# Barbour River Public Boat Ramp at Harris Neck Wildlife Refuge



## perryrip (Oct 4, 2017)

Folks, 
If you're driving all the way down to the Harris Neck Wildlife Refuge boat ramp on the Barbour River, its closed until further notice. I've looked at it several times and the storm didn't damage anything other than mud and flotsam on the ramp. The ramp historically has some design issues with the stop logs at the bottom and a hole at the end. It's had those issues for many years before Irma hit, so it appears they are using the storm to close it and get enough attention to secure funding to upgrade the ramp. That could be indefinitely unless we can get some pressure put on them to reopen. It impacts the crabbing industry and just about everyone on the North end of the county that ramps in. Unfortunately, it's managed by the Feds and not the State. Any ideas??


----------



## capt stan (Oct 5, 2017)

They have done the same thing at Sunbury ramp..closed and cabled up.  I understand the pier and dock are gone, but the ramp can still be used by small boaters, kayaks etc. This is really not a very good call and stops the residents from having access to the outdoors.


----------



## perryrip (Oct 5, 2017)

*Ramp*

Cpt Stan,

Any ideas on who we can contact to have the most impact in opening this back up? Everything is functional there, so it's a shame to play this public access point as a pawn for more Federal funding, which is slim pickings right now.


----------



## capt stan (Oct 6, 2017)

Not sure as I've lost contact with the folks I used to know. I'm gonna try contacting the CRD as I believe its their agenda to maintain boat ramps and all coastal access / regulations.


----------



## capt stan (Oct 6, 2017)

Link to e mail the CRD. Its midway down the page...Start e mailing folks, hopefully we can get an answer.

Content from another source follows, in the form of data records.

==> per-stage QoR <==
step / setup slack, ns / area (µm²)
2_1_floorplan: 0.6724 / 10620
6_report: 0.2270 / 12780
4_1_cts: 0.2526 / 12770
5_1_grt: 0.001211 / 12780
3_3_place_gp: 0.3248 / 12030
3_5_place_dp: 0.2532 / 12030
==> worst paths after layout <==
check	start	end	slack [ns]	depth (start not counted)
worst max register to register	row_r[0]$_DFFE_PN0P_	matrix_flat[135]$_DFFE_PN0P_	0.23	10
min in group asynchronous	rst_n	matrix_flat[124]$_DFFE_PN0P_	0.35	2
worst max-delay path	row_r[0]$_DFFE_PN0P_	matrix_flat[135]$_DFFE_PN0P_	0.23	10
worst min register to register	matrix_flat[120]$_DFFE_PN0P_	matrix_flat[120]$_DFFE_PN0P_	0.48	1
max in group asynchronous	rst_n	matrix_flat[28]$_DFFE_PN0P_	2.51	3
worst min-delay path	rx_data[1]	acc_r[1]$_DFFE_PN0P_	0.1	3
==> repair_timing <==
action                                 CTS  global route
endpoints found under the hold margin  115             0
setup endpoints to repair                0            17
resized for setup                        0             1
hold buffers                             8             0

http://coastalgadnr.org/ContactCRD


----------



## capt stan (Oct 10, 2017)

Its been a week..no response from CRD..real nice guys!!!


----------



## perryrip (Oct 12, 2017)

CPT Stan, I'll send them an email and see if I can solicit a response, but I don't think they'll have any leverage with Harris Neck since it's a Fed operation and not State facility. The Fed manager is using this situation to obtain funding, but she even armitted she didn't think there was much chance of funding. They had funding in 2009 to fix it but the contractor they awarded the work to wasn't capable of doing the work, thus the project lapsed and the funding was lost. Classic example of Federal management at it's worst.


----------



## perryrip (Oct 16, 2017)

Contacted CRD and never got a response.


----------



## capt stan (Oct 17, 2017)

I finally got a call back yesterday..(mon) There is nothing the y can do about Harris neck, in fact the ranger told me they were forbidden from flying a drone over the area to record any damage that incurred. totally up the the feds on harris neck.

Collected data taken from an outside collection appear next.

--- src/rtl/cpu_mem_pkg.sv ---
// Shared definitions for the CPU memory-port arbiter: FSM states, requester ids
// and default memory geometry.
package cpu_mem_pkg;

    localparam int ADDR_W_DEF = 11;
    localparam int DATA_W_DEF = 32;
    localparam int NUM_REQ    = 3;

    typedef enum logic [1:0] {
        IDLE = 2'd0,
        CMD  = 2'd1,
        WAIT = 2'd2,
        RESP = 2'd3
    } arb_state_e;

    // Requester ids double as bit positions in the request vector.
    typedef enum logic [1:0] {
        REQ_IR = 2'd0,
        REQ_LD = 2'd1,
        REQ_ST = 2'd2
    } req_id_e;

    function automatic logic [1:0] next_id(input logic [1:0] id);
        return (id == 2'd2) ? 2'd0 : id + 2'd1;
    endfunction

endpackage

--- src/rtl/arb_select.sv ---
// Combinational winner pick among fetch/load/store requests.
// ARB_RR_EN defined: round-robin from i_rr_ptr; undefined: STORE > LOAD > FETCH with fetch override.
module arb_select
    import cpu_mem_pkg::*;
(
    input  logic [NUM_REQ-1:0] i_req,
    input  logic               i_starve,
    input  logic [1:0]         i_rr_ptr,
    output logic               o_valid,
    output logic [1:0]         o_winner
);

`ifdef ARB_RR_EN
    logic [1:0] w_cand1;
    logic [1:0] w_cand2;
    logic       w_unused_starve;

    assign w_cand1         = next_id(i_rr_ptr);
    assign w_cand2         = next_id(w_cand1);
    assign w_unused_starve = i_starve;

    always_comb begin
        o_winner = i_rr_ptr;
        if (i_req[i_rr_ptr])
            o_winner = i_rr_ptr;
        else if (i_req[w_cand1])
            o_winner = w_cand1;
        else if (i_req[w_cand2])
            o_winner = w_cand2;
    end
`else
    logic [1:0] w_unused_ptr;

    assign w_unused_ptr = i_rr_ptr;

    // A starved fetch overrides the fixed order; otherwise older pipeline stages drain first.
    always_comb begin
        o_winner = REQ_IR;
        if (i_starve && i_req[REQ_IR])
            o_winner = REQ_IR;
        else if (i_req[REQ_ST])
            o_winner = REQ_ST;
        else if (i_req[REQ_LD])
            o_winner = REQ_LD;
    end
`endif

    assign o_valid = |i_req;

endmodule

On Sunbury, The county told the DNR to close the ramp. Apparently they have been catching a lot of grief over it. The ramp area has been cleared of debris. I was told the reason its not open yet is because they have to ensure that under the ramp wasn't washed out from the severe tides. So they need to get a side scanning sonar unit to ensure its still safe in that aspect.  He said they are trying to do that this week hopefully.

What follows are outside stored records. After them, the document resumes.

==> src/rtl/tab_hash_pkg.sv <==
// Shared types and address helper for the tabulation-hash sequencer.
// Table entry (chunk*256 + byte)*4 + k holds hash function k's value.
package tab_hash_pkg;

  localparam int CHUNK_BITS        = 8;
  localparam int ENTRIES_PER_CHUNK = 256;

  typedef enum logic [1:0] {
    IDLE = 2'd0,
    RUN  = 2'd1,
    DONE = 2'd2
  } seq_state_t;

  // Base address of the four consecutive words for (chunk, byte).
  function automatic int unsigned tbl_index(input int unsigned chunk,
                                            input int unsigned byte_v);
    return (chunk * ENTRIES_PER_CHUNK + byte_v) * 4;
  endfunction

endpackage

==> src/rtl/tab_hash_sequencer_if.sv <==
// Bundles requester, table and consumer signals of the tabulation-hash sequencer.
// Handshakes: a transfer happens on a rising clk edge where valid and ready are
// both high; valid never waits on ready, and a valid that drops before ready is
// simply withdrawn (requests are not sticky).
interface tab_hash_sequencer_if #(
  parameter int NREQ       = 2,
  parameter int KEY_CHUNKS = 4,
  parameter int DBITS      = 32,
  parameter int TADDR_W    = $clog2(KEY_CHUNKS * 256 * 4),
  parameter int ID_W       = (NREQ > 1) ? $clog2(NREQ) : 1
);
  logic [NREQ-1:0]              req_valid;
  logic [NREQ*KEY_CHUNKS*8-1:0] req_key;
  logic [NREQ-1:0]              req_ready;
  logic [TADDR_W-1:0]           tbl_addr;
  logic [DBITS-1:0]             tbl_data1;
  logic [DBITS-1:0]             tbl_data2;
  logic [DBITS-1:0]             tbl_data3;
  logic [DBITS-1:0]             tbl_data4;
  logic                         out_valid;
  logic                         out_ready;
  logic [4*DBITS-1:0]           out_hash;
  logic [ID_W-1:0]              out_id;

  modport slave (
    input  req_valid, req_key, tbl_data1, tbl_data2, tbl_data3, tbl_data4, out_ready,
    output req_ready, tbl_addr, out_valid, out_hash, out_id
  );

  modport master (
    output req_valid, req_key, tbl_data1, tbl_data2, tbl_data3, tbl_data4, out_ready,
    input  req_ready, tbl_addr, out_valid, out_hash, out_id
  );
endinterface

==> src/rtl/tab_hash_sequencer_rr_arbiter.sv <==
// Round-robin arbiter: one-hot grant, search starts one past the last accepted
// requester; the pointer only moves when a grant is actually accepted.
module rr_arbiter #(
  parameter int NREQ = 2,
  parameter int ID_W = (NREQ > 1) ? $clog2(NREQ) : 1
) (
  input  logic            clk,
  input  logic            rst_n,
  input  logic [NREQ-1:0] req_i,
  input  logic            en_i,
  input  logic            accept_i,
  output logic [NREQ-1:0] gnt_o,
  output logic [ID_W-1:0] gnt_id_o
);

  logic [ID_W-1:0] ptr_q, ptr_d;
  logic [ID_W-1:0] cand;
  logic            found;

  always_comb begin
    gnt_o    = '0;
    gnt_id_o = '0;
    found    = 1'b0;
    cand     = '0;
    for (int off = 1; off <= NREQ; off++) begin
      cand = ID_W'((int'(ptr_q) + off) % NREQ);
      if (en_i && !found && req_i[cand]) begin
        found       = 1'b1;
        gnt_o[cand] = 1'b1;
        gnt_id_o    = cand;
      end
    end
  end

  assign ptr_d = accept_i ? gnt_id_o : ptr_q;

  // Pointer resets to the last requester so requester 0 wins first.
  always_ff @(posedge clk or negedge rst_n) begin
    if (!rst_n) ptr_q <= ID_W'(NREQ - 1);
    else        ptr_q <= ptr_d;
  end

endmodule

==> src/rtl/tab_hash_sequencer.sv <==
// Computes four tabulation hashes of an arbitrated key, one 8-bit chunk per
// cycle, by XOR-accumulating the four table words returned for each chunk.
module tab_hash_sequencer
  import tab_hash_pkg::*;
#(
  parameter int NREQ       = 2,
  parameter int KEY_CHUNKS = 4,
  parameter int DBITS      = 32,
  parameter int TADDR_W    = $clog2(KEY_CHUNKS * 256 * 4)
) (
  input  logic                 clk,
  input  logic                 rst_n,
  tab_hash_sequencer_if.slave  bus,
  output seq_state_t           dbg_state_o
);

  localparam int ID_W = (NREQ > 1) ? $clog2(NREQ) : 1;
  localparam int KW   = KEY_CHUNKS * CHUNK_BITS;
  localparam int CW   = (KEY_CHUNKS > 1) ? $clog2(KEY_CHUNKS) : 1;
  localparam int HW   = 4 * DBITS;

  seq_state_t      state_q, state_d;
  logic [CW-1:0]   chunk_q, chunk_d;
  logic [KW-1:0]   key_q, key_d;
  logic [ID_W-1:0] id_q, id_d;
  logic [HW-1:0]   acc_q, acc_d;

  logic [NREQ-1:0] gnt;
  logic [ID_W-1:0] gnt_id;
  logic            arb_en;
  logic            accept;
  logic [KW-1:0]   key_sel;
  logic [7:0]      cur_byte;

  // Grants are withheld while reset is asserted so req_ready reads 0 then.
  assign arb_en = (state_q == IDLE) && rst_n;
  assign accept = |(bus.req_valid & gnt);

  rr_arbiter #(.NREQ(NREQ), .ID_W(ID_W)) u_arb (
    .clk      (clk),
    .rst_n    (rst_n),
    .req_i    (bus.req_valid),
    .en_i     (arb_en),
    .accept_i (accept),
    .gnt_o    (gnt),
    .gnt_id_o (gnt_id)
  );

  always_comb begin
    key_sel = '0;
    for (int i = 0; i < NREQ; i++) begin
      if (gnt_id == ID_W'(i)) key_sel = bus.req_key[i*KW +: KW];
    end
  end

  // Address is formed only from latched key/chunk, never from req_* inputs.
  always_comb begin
    cur_byte = '0;
    for (int c = 0; c < KEY_CHUNKS; c++) begin
      if (chunk_q == CW'(c)) cur_byte = key_q[c*CHUNK_BITS +: CHUNK_BITS];
    end
  end

  always_comb begin
    state_d = state_q;
    chunk_d = chunk_q;
    key_d   = key_q;
    id_d    = id_q;
    acc_d   = acc_q;
    case (state_q)
      IDLE: begin
        if (accept) begin
          key_d   = key_sel;
          id_d    = gnt_id;
          acc_d   = '0;
          chunk_d = '0;
          state_d = RUN;
        end
      end
      RUN: begin
        acc_d   = acc_q ^ {bus.tbl_data4, bus.tbl_data3, bus.tbl_data2, bus.tbl_data1};
        chunk_d = chunk_q + 1'b1;
        if (chunk_q == CW'(KEY_CHUNKS - 1)) state_d = DONE;
      end
      DONE: begin
        if (bus.out_ready) state_d = IDLE;
      end
      default: state_d = IDLE;
    endcase
  end

  always_ff @(posedge clk or negedge rst_n) begin
    if (!rst_n) begin
      state_q <= IDLE;
      chunk_q <= '0;
      key_q   <= '0;
      id_q    <= '0;
      acc_q   <= '0;
    end else begin
      state_q <= state_d;
      chunk_q <= chunk_d;
      key_q   <= key_d;
      id_q    <= id_d;
      acc_q   <= acc_d;
    end
  end

  assign bus.req_ready = gnt;
  assign bus.tbl_addr  = (state_q == RUN)
                         ? TADDR_W'(tbl_index(32'(chunk_q), 32'(cur_byte)))
                         : '0;
  assign bus.out_valid = (state_q == DONE);
  assign bus.out_hash  = acc_q;
  assign bus.out_id    = id_q;
  assign dbg_state_o   = state_q;

endmodule

==> src/flat_wrapper.sv <==
// flat-port wrapper written by rule: the top's interface ports become plain ports
module tab_hash_sequencer_flat import tab_hash_pkg::*;
#(
  parameter int NREQ       = 2,
  parameter int KEY_CHUNKS = 4,
  parameter int DBITS      = 32,
  parameter int TADDR_W    = $clog2(KEY_CHUNKS * 256 * 4)
)
  (clk, rst_n, dbg_state_o, bus_req_valid, bus_req_key, bus_tbl_data1, bus_tbl_data2, bus_tbl_data3, bus_tbl_data4, bus_out_ready, bus_req_ready, bus_tbl_addr, bus_out_valid, bus_out_hash, bus_out_id);
  tab_hash_sequencer_if #(.NREQ(NREQ), .KEY_CHUNKS(KEY_CHUNKS), .DBITS(DBITS), .TADDR_W(TADDR_W)) bus_i ();
  input  logic clk;
  input  logic rst_n;
  output seq_state_t dbg_state_o;
  input wire logic [$bits(bus_i.req_valid)-1:0] bus_req_valid;
  input wire logic [$bits(bus_i.req_key)-1:0] bus_req_key;
  input wire logic [$bits(bus_i.tbl_data1)-1:0] bus_tbl_data1;
  input wire logic [$bits(bus_i.tbl_data2)-1:0] bus_tbl_data2;
  input wire logic [$bits(bus_i.tbl_data3)-1:0] bus_tbl_data3;
  input wire logic [$bits(bus_i.tbl_data4)-1:0] bus_tbl_data4;
  input wire logic [$bits(bus_i.out_ready)-1:0] bus_out_ready;
  output wire logic [$bits(bus_i.req_ready)-1:0] bus_req_ready;
  output wire logic [$bits(bus_i.tbl_addr)-1:0] bus_tbl_addr;
  output wire logic [$bits(bus_i.out_valid)-1:0] bus_out_valid;
  output wire logic [$bits(bus_i.out_hash)-1:0] bus_out_hash;
  output wire logic [$bits(bus_i.out_id)-1:0] bus_out_id;
  assign bus_i.req_valid = bus_req_valid;
  assign bus_i.req_key = bus_req_key;
  assign bus_i.tbl_data1 = bus_tbl_data1;
  assign bus_i.tbl_data2 = bus_tbl_data2;
  assign bus_i.tbl_data3 = bus_tbl_data3;
  assign bus_i.tbl_data4 = bus_tbl_data4;
  assign bus_i.out_ready = bus_out_ready;
  assign bus_req_ready = bus_i.req_ready;
  assign bus_tbl_addr = bus_i.tbl_addr;
  assign bus_out_valid = bus_i.out_valid;
  assign bus_out_hash = bus_i.out_hash;
  assign bus_out_id = bus_i.out_id;
  tab_hash_sequencer #(.NREQ(NREQ), .KEY_CHUNKS(KEY_CHUNKS), .DBITS(DBITS), .TADDR_W(TADDR_W)) u_core (.clk(clk), .rst_n(rst_n), .bus(bus_i), .dbg_state_o(dbg_state_o));
endmodule
==> config.mk <==
export PLATFORM = sky130hd
export DESIGN_NAME = tab_hash_sequencer_flat
export DESIGN_NICKNAME = d
export VERILOG_FILES = /design/src/rtl/tab_hash_pkg.sv /design/src/rtl/tab_hash_sequencer_if.sv /design/src/rtl/tab_hash_sequencer_rr_arbiter.sv /design/src/rtl/tab_hash_sequencer.sv /design/src/flat_wrapper.sv
export SDC_FILE = /design/constraint.sdc
export NUM_CORES = 1
export LEC_CHECK = 0
export CAP_MARGIN = 30
export CORE_ASPECT_RATIO = 1.5
export CORE_MARGIN = 3
export CORE_UTILIZATION = 39
export DETAILED_ROUTE_END_ITERATION = 7
export GPL_TIMING_DRIVEN = 1
export PLACE_DENSITY_LB_ADDON = 0.05
export SYNTH_ARGS = -nofsm -noshare
export SYNTH_HDL_FRONTEND = slang
export SYNTH_HIERARCHICAL = 1
export SYNTH_SLANG_ARGS = --single-unit
==> constraint.sdc <==
create_clock -name clk -period 2.3 [get_ports clk]
set_clock_uncertainty 0.05 [all_clocks]
set_input_delay 0.46 -clock clk [delete_from_list [all_inputs] [get_ports clk]]
set_output_delay 0.46 -clock clk [all_outputs]
set_load 0.02 [all_outputs]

Also they need to ensure that there isn't any debris piled up that may interfere with launching. the Ranger said they weren't worried about small boats, but if a larger offshore vessel tried to launch, the weight of it could collapse the ramp if it was washed out underneath it. The ramp cant just be opened for one class of boats and not everyone. So It does seem to be a valid concern I can understand. He also stated they spent a couple hours just picking up nails at the ramp by hand from all the debris once it was cleared.  
The last thing he mentioned, if anyone has a side scanning sonar unit on their boat and would be willing to allow him to get on the boat and look at the ramp, it would be quicker then the DNR trying to get the equipment in place to do it. Call the Brunswick office and let them know and he will contact you back.


----------



## perryrip (Oct 17, 2017)

CPT Stan, That explanation makes more sense, but I physically walked all over the Barbour River ramp and dock and could pretty easily tell there wasn't any damage. As far as checking for wash out under the concrete, it could be pretty easily checked with probes on a minus tide. With bureaucrats it's always easier to say no than go the extra mile to help the public (IMO).


----------



## capt stan (Oct 18, 2017)

perryrip said:


> CPT Stan, That explanation makes more sense, but I physically walked all over the Barbour River ramp and dock and could pretty easily tell there wasn't any damage. As far as checking for wash out under the concrete, it could be pretty easily checked with probes on a minus tide. With bureaucrats it's always easier to say no than go the extra mile to help the public (IMO).



 I agree


----------



## perryrip (Oct 19, 2017)

I sent a letter to Senator Isaakson. We'll see if that generates any support?


----------



## capt stan (Oct 23, 2017)

Some good news on Sunbury, I drove by Sunday.The ramp is back open. There is also a barge and a crane there, so they may be starting to do repairs on the dock as well.


----------



## shooterguy71 (Oct 23, 2017)

I live out at Sunbury just a couple houses up from the boat ramp. I would still be very cautious of putting in there. The sign that is posted looks suspicious(homemade). May be a good idea to call DNR. I did see boats putting in over the weekend though. Just don't want to see someone tear up a motor.


----------



## perryrip (Feb 11, 2018)

*Barbour Island Harris Neck Public Ramp*

The public ramp at the Wildlife Refuge is back open on a “Use at your own risk” status. You will not be able to put in or take out at low tide. You must stay centered on the ramp or your tires will wedge into the large crevice in the middle of the stop logs. You must also be careful not to back off of the end stop log or you will lose your axle.


----------



## capt stan (Feb 12, 2018)

Its good they are opening it. What do you mean by stop logs?  can you maybe post a picture of ramp at low water?


----------



## perryrip (Feb 12, 2018)

*Pics of Ramp*

Cpt Stan,

Here's some pics of the ramp. It's not a minus tide. If it was a minus tide you'd see it better. Some of the stop logs are broken and they have a substantial gap in the middle which will trap a tire. If you stay centered you're OK, so long as you don't back off of the end. Then you're screwed.
I'll try to take some more pics at a minus tide and post. You wouldn't be able to load or unload a boat with the tide shown in these pics.


----------



## capt stan (Feb 13, 2018)

Gotcha, now I get what your saying. Yea you can see how its all been washed out. Hopefully they will get it repaired soon.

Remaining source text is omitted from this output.